(Entries taken from a collection)
--------------------
File: config.mk
export PLATFORM = sky130hd
export DESIGN_NAME = msg_schedule_flat
export DESIGN_NICKNAME = d
export VERILOG_FILES = /design/src/rtl/msg_schedule_if.sv /design/src/rtl/msg_schedule.sv /design/src/flat_wrapper.sv
export SDC_FILE = /design/constraint.sdc
export NUM_CORES = 1
export LEC_CHECK = 0
export ABC_AREA = 1
export CAP_MARGIN = 15
export CELL_PAD_IN_SITES_DETAIL_PLACEMENT = 0
export CELL_PAD_IN_SITES_GLOBAL_PLACEMENT = 1
export CORE_ASPECT_RATIO = 0.5
export CORE_MARGIN = 2
export CORE_UTILIZATION = 47
export DETAILED_ROUTE_END_ITERATION = 12
export PLACE_DENSITY_LB_ADDON = 0.1
export SYNTH_ARGS = -nofsm -noshare
export SYNTH_HDL_FRONTEND = slang
export SYNTH_SLANG_ARGS = --single-unit
File: constraint.sdc
create_clock -name clk -period 4.81 [get_ports clk]
set_input_delay 0.7215 -clock clk [delete_from_list [all_inputs] [get_ports clk]]
set_output_delay 0.7215 -clock clk [all_outputs]
set_load 0.05 [all_outputs]
File: src/rtl/msg_schedule_if.sv
// Handshake bundle between the message-schedule expander, its block source and the
// compression core that consumes the W stream.
interface msg_schedule_if;
  logic        in_valid;
  logic        in_ready;
  logic [31:0] in_word;
  logic        w_valid;
  logic        w_ready;
  logic [31:0] w_out;
  logic [5:0]  t_idx;
  logic        busy;
  logic        block_done;

  modport slave (
    input  in_valid, in_word, w_ready,
    output in_ready, w_valid, w_out, t_idx, busy, block_done
  );

  modport master (
    output in_valid, in_word, w_ready,
    input  in_ready, w_valid, w_out, t_idx, busy, block_done
  );
endinterface

File: src/rtl/msg_schedule.sv
// SHA-256 message-schedule expander: loads 16 words, then streams W[0..ROUNDS-1]
// from a 16-entry sliding window, expanding one new word per accepted output.
module msg_schedule #(
  parameter int unsigned ROUNDS      = 64,
  parameter int unsigned BLOCK_WORDS = 16
) (
  input logic           clk,
  input logic           reset,
  msg_schedule_if.slave bus
);

  localparam logic [5:0] LastLoad  = 6'(BLOCK_WORDS - 1);
  localparam logic [5:0] LastRound = 6'(ROUNDS - 1);

  typedef enum logic [0:0] {StLoad, StEmit} state_e;

  state_e      state_q, state_d;
  logic [5:0]  cnt_q, cnt_d;
  logic        done_q, done_d;
  logic [31:0] win_q [16];
  logic [31:0] win_d [16];
  logic [31:0] w_new;

  function automatic logic [31:0] rotr(input logic [31:0] x, input int unsigned n);
    return (x >> n) | (x << (32 - n));
  endfunction

  function automatic logic [31:0] sig0(input logic [31:0] x);
    return rotr(x, 7) ^ rotr(x, 18) ^ (x >> 3);
  endfunction

  function automatic logic [31:0] sig1(input logic [31:0] x);
    return rotr(x, 17) ^ rotr(x, 19) ^ (x >> 10);
  endfunction

  // Computed on every shift; the last 16 results fall off the end unused.
  assign w_new = sig1(win_q[14]) + win_q[9] + sig0(win_q[1]) + win_q[0];

  always_comb begin
    state_d = state_q;
    cnt_d   = cnt_q;
    win_d   = win_q;
    done_d  = 1'b0;
    unique case (state_q)
      StLoad: begin
        if (bus.in_valid) begin
          win_d[cnt_q[3:0]] = bus.in_word;
          if (cnt_q == LastLoad) begin
            cnt_d   = '0;
            state_d = StEmit;
          end else begin
            cnt_d = cnt_q + 6'd1;
          end
        end
      end
      StEmit: begin
        if (bus.w_ready) begin
          for (int i = 0; i < 15; i++) begin
            win_d[i] = win_q[i+1];
          end
          win_d[15] = w_new;
          if (cnt_q == LastRound) begin
            cnt_d   = '0;
            state_d = StLoad;
            done_d  = 1'b1;
          end else begin
            cnt_d = cnt_q + 6'd1;
          end
        end
      end
    endcase
  end

  always_ff @(posedge clk) begin
    if (reset) begin
      state_q <= StLoad;
      cnt_q   <= '0;
      done_q  <= 1'b0;
      for (int i = 0; i < 16; i++) begin
        win_q[i] <= '0;
      end
    end else begin
      state_q <= state_d;
      cnt_q   <= cnt_d;
      done_q  <= done_d;
      win_q   <= win_d;
    end
  end

  // Outputs decode straight from registers, so they carry no combinational input paths.
  assign bus.in_ready   = (state_q == StLoad);
  assign bus.w_valid    = (state_q == StEmit);
  assign bus.busy       = (state_q == StEmit);
  assign bus.w_out      = win_q[0];
  assign bus.t_idx      = cnt_q;
  assign bus.block_done = done_q;

endmodule
File: src/flat_wrapper.sv
// flat-port wrapper written by rule: the top's interface ports become plain ports
module msg_schedule_flat 
#(
  parameter int unsigned ROUNDS      = 64,
  parameter int unsigned BLOCK_WORDS = 16
)
  (clk, reset, bus_in_valid, bus_in_word, bus_w_ready, bus_in_ready, bus_w_valid, bus_w_out, bus_t_idx, bus_busy, bus_block_done);
  msg_schedule_if bus_i ();
  input logic clk;
  input logic reset;
  input wire logic [$bits(bus_i.in_valid)-1:0] bus_in_valid;
  input wire logic [$bits(bus_i.in_word)-1:0] bus_in_word;
  input wire logic [$bits(bus_i.w_ready)-1:0] bus_w_ready;
  output wire logic [$bits(bus_i.in_ready)-1:0] bus_in_ready;
  output wire logic [$bits(bus_i.w_valid)-1:0] bus_w_valid;
  output wire logic [$bits(bus_i.w_out)-1:0] bus_w_out;
  output wire logic [$bits(bus_i.t_idx)-1:0] bus_t_idx;
  output wire logic [$bits(bus_i.busy)-1:0] bus_busy;
  output wire logic [$bits(bus_i.block_done)-1:0] bus_block_done;
  assign bus_i.in_valid = bus_in_valid;
  assign bus_i.in_word = bus_in_word;
  assign bus_i.w_ready = bus_w_ready;
  assign bus_in_ready = bus_i.in_ready;
  assign bus_w_valid = bus_i.w_valid;
  assign bus_w_out = bus_i.w_out;
  assign bus_t_idx = bus_i.t_idx;
  assign bus_busy = bus_i.busy;
  assign bus_block_done = bus_i.block_done;
  msg_schedule #(.ROUNDS(ROUNDS), .BLOCK_WORDS(BLOCK_WORDS)) u_core (.clk(clk), .reset(reset), .bus(bus_i));
endmodule
==> results.py <==
metrics = {
    "status": {
        "status": "completed",
    },
    "yosys": {
        "yosysWarningCount": 0,
        "synth_edf_count": 0,
        "ys_seq_area_share_pct": 37.73,
        "mappedNetlistArea_um2": 27590,
        "synth_top_area_cell": "dfxtp_1",
        "synth.net_count": 3516,
        "synth_commonest_cells": "inv_1, dfxtp_1, a211oi_1, a221oi_1, nand2_1",
        "yosysUniqueCellTypes": 36,
        "yosys-top-cells-area": "dfxtp_1, a221oi_1, a211oi_1",
        "synth-seq-cells": 520,
        "syn_inst": 3383,
        "synth_top_area_share_pct": 37.73,
        "yosysMostFrequentCell": "inv_1",
        "syn_avg_cell_area_um2": 8.156,
        "synth_async_sr_flop_share_pct": 0,
        "synth-main-ff-cell": "dfxtp_1",
    },
    "die": {
        "top_level_ports": 78,
        "die_area_um2": 60770,
        "start_util_pct": 47.80,
        "die_h_um": 175.3,
        "die_w_um": 346.6,
        "rows": 62,
        "coreArea_um2": 57720,
    },
    "global_routing": {
        "grt_pass1_vias": 22220,
        "grt_max_degree": 156,
        "grt_pass1_wl_mm": 150.4,
        "gr-total-overflow": 0,
        "antenna_found_initial": 0,
        "grt_use_total_pct": 32.42,
    },
    "power_and_ir_drop": {
        "p_leak_nw": 11.55,
        "power.total_mw": 10.01,
        "powerDensity_nw_per_um2": 334.3,
        "ir_worst_vdd_uv": 231.1,
    },
    "finish": {
        "multi_input_area_um2": 13250,
        "drive_gt1_share_pct": 5.060,
        "seqCellArea_um2": 10410,
        "area.growth.synth_to_final_pct": 8.526,
        "fin_util_pct": 51.88,
        "antenna_cells": 0,
        "fill_cells": 5593,
        "nNetsFinal": 3338,
    },
    "clock_tree": {
        "cts_buffers": 50,
        "tritoncts": "yes",
        "postCtsHoldBufs": 0,
        "clock_path_buffers": 3,
        "cts_setup_buffers": 0,
        "cts_root_buffer": "clkbuf_16",
        "cts.sinks": 520,
        "cts_resized": 0,
        "htreeDepth": 2,
        "clk_latency_ns": 0.61,
        "clk_pin_slew_ns": 0.07,
    },
    "sta": {
        "final_hold_viol_count": 0,
        "setup-tns-final_ns": 0,
        "fmax_mhz": 218.1,
        "setup_viol": 0,
        "tightest_slew_ns": 1.209,
        "clock-skew-final_ns": 0.02158,
        "relSlewSlack_pct": 19.07,
        "report.final.slew_viol_count": 0,
        "min_period_ns": 4.585,
        "setup_ws_ns": 0.2251,
        "post-route-period-util_pct": 95.32,
        "rsz0062_at_grt": "false",
    },
    "setup_path": {
        "cp-start-kind": "register",
        "critPathMostFrequentCell": "inv_1",
        "path_class": "reg -> reg",
        "path_max_fanout": 5,
        "crit_path_max_incr_delay_ns": 0.62,
        "worstSetupEndpointType": "register",
        "worstPathArrival_ns": 5.06,
        "crit_chain": "xnor2_1 -> xor2_1 -> inv_1 -> fa_1 -> inv_1 -> fa_1 -> inv_1 -> ha_1 -> nand2_1 -> nor2_1 -> inv_1 -> nor2_1 -> nand4_1 -> nand3_1 -> nand2_1 -> nand3_1 -> a21oi_1",
        "cpLargestDelayFamily": "simple AND/OR/NAND/NOR gates",
        "path_buf_inv": 4,
        "worst_path_max_delay_cell": "dfxtp_1",
        "critPathRequiredTime_ns": 5.29,
    },
    "flow_run": {
        "drv_cap": 0,
    },
    "route": {
        "drt_pass1_iterations": 6,
        "ant_nets": 0,
        "wl_per_cell_um": 25.09,
        "route.detailed.drc": 0,
        "vias": 24570,
        "vias_per_cell": 6.128,
        "drt-initial-drc-count": 2854,
        "routed_wl_mm": 100.6,
    },
    "placement": {
        "place.port_buffers": 77,
        "dp_hpwl_mm": 68.63,
        "place_congestion": 0.9717,
        "dpl_worst_slack_ns": 0.3305,
    },
    "worst_hold_path": {
        "min_path_type": "reg -> reg",
    },
}
## metal layers
metal | share of wire [%] | track usage [%]
met5 | 0 | 0
met4 | 2.3 | 7.120
met3 | 10 | 7.265
met2 | 38 | 42.23
met1 | 49 | 52.55
## kinds of logic (layout without fill, tap and decap cells)
family          Yosys count  after routing  synth area share [%]
fa+ha+maj                97             97                 6.086
flops                   520            520                 37.73
buf+inv                1005            863                 14.54
xor+xnor                128            128                 4.063
simple gates            414            414                 6.104
compound gates         1219           1219                 31.48
## where the power goes
group / internal, mW / leakage, nW / switching, mW
clock: 2.39 / 0.840 / 1.81
combinational: 0.405 / 6.51 / 0.931
sequential: 4.38 / 4.20 / 0.0991
## layout by cell type, fill, tap and decap left out, drive strengths merged, types with 8 or more instances in the layout
cell,instances
buf,49
nand3,39
nor3,8
ha,35
clkinv,10
dfxtp,520
xor2,75
xnor2,53
nand2,274
a21oi,238
fa,62
o21ai,159
a211oi,366
clkdlybuf4s50,76
a221oi,365
clkbuf,73
inv,650
nor2,79
a22oi,87
## worst min-delay path: stages, from the launching register on
cell and delay [ns]:
dfxtp_1 0.31, inv_1 0.05, a211oi_1 0.05
## layout make-up
type / count / area share (%)
Tap cell: 768 / 3.209
Timing Repair Buffer: 125 / 3.920
Multi-Input combinational cell: 1858 / 44.25
Clock buffer: 73 / 4.906
Inverter: 650 / 8.153
Clock inverter: 15 / 0.7814
Sequential cell: 520 / 34.78
## registers in the layout, indices dropped and copies added (netlist names)
signal                 flops
u_core.bus.block_done      1
u_core.win_q             480
u_core.bus.t_idx           6
u_core.bus.w_out          32
u_core.bus.busy            1
## metrics by stage
step / instance area, um^2 / instances / hold slack (ns)
CTS: 29920 / 4008 / 0.4570
global route: 29940 / 4009 / 0.4699
floorplan: 27590 / 3383 / 0.4340
detailed placement: 28220 / 3920 / 0.4443
finish: 29940 / 4009 / 0.4582
global placement: 28220 / 3920 / 0.4423
## worst paths after layout
check                                  from                             end  slack (ns)  cells after the start
max          u_core.win_q[471]$_SDFFE_PP0P_   u_core.win_q[18]$_SDFFE_PP0P_        0.23                     17
min          u_core.win_q[343]$_SDFFE_PP0P_  u_core.win_q[343]$_SDFFE_PP0P_        0.46                      2
max reg2reg  u_core.win_q[471]$_SDFFE_PP0P_   u_core.win_q[18]$_SDFFE_PP0P_        0.23                     17
min reg2reg  u_core.win_q[343]$_SDFFE_PP0P_  u_core.win_q[343]$_SDFFE_PP0P_        0.46                      2
Note: power is estimated with default switching activity, not from simulation.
--------------------
What to do: The line with "set_input_delay 0.7215 -clock" marks the end; reproduce exactly every line from the start of the entries up to it, that line included.

Answer to this exercise:
File: config.mk
export PLATFORM = sky130hd
export DESIGN_NAME = msg_schedule_flat
export DESIGN_NICKNAME = d
export VERILOG_FILES = /design/src/rtl/msg_schedule_if.sv /design/src/rtl/msg_schedule.sv /design/src/flat_wrapper.sv
export SDC_FILE = /design/constraint.sdc
export NUM_CORES = 1
export LEC_CHECK = 0
export ABC_AREA = 1
export CAP_MARGIN = 15
export CELL_PAD_IN_SITES_DETAIL_PLACEMENT = 0
export CELL_PAD_IN_SITES_GLOBAL_PLACEMENT = 1
export CORE_ASPECT_RATIO = 0.5
export CORE_MARGIN = 2
export CORE_UTILIZATION = 47
export DETAILED_ROUTE_END_ITERATION = 12
export PLACE_DENSITY_LB_ADDON = 0.1
export SYNTH_ARGS = -nofsm -noshare
export SYNTH_HDL_FRONTEND = slang
export SYNTH_SLANG_ARGS = --single-unit
File: constraint.sdc
create_clock -name clk -period 4.81 [get_ports clk]
set_input_delay 0.7215 -clock clk [delete_from_list [all_inputs] [get_ports clk]]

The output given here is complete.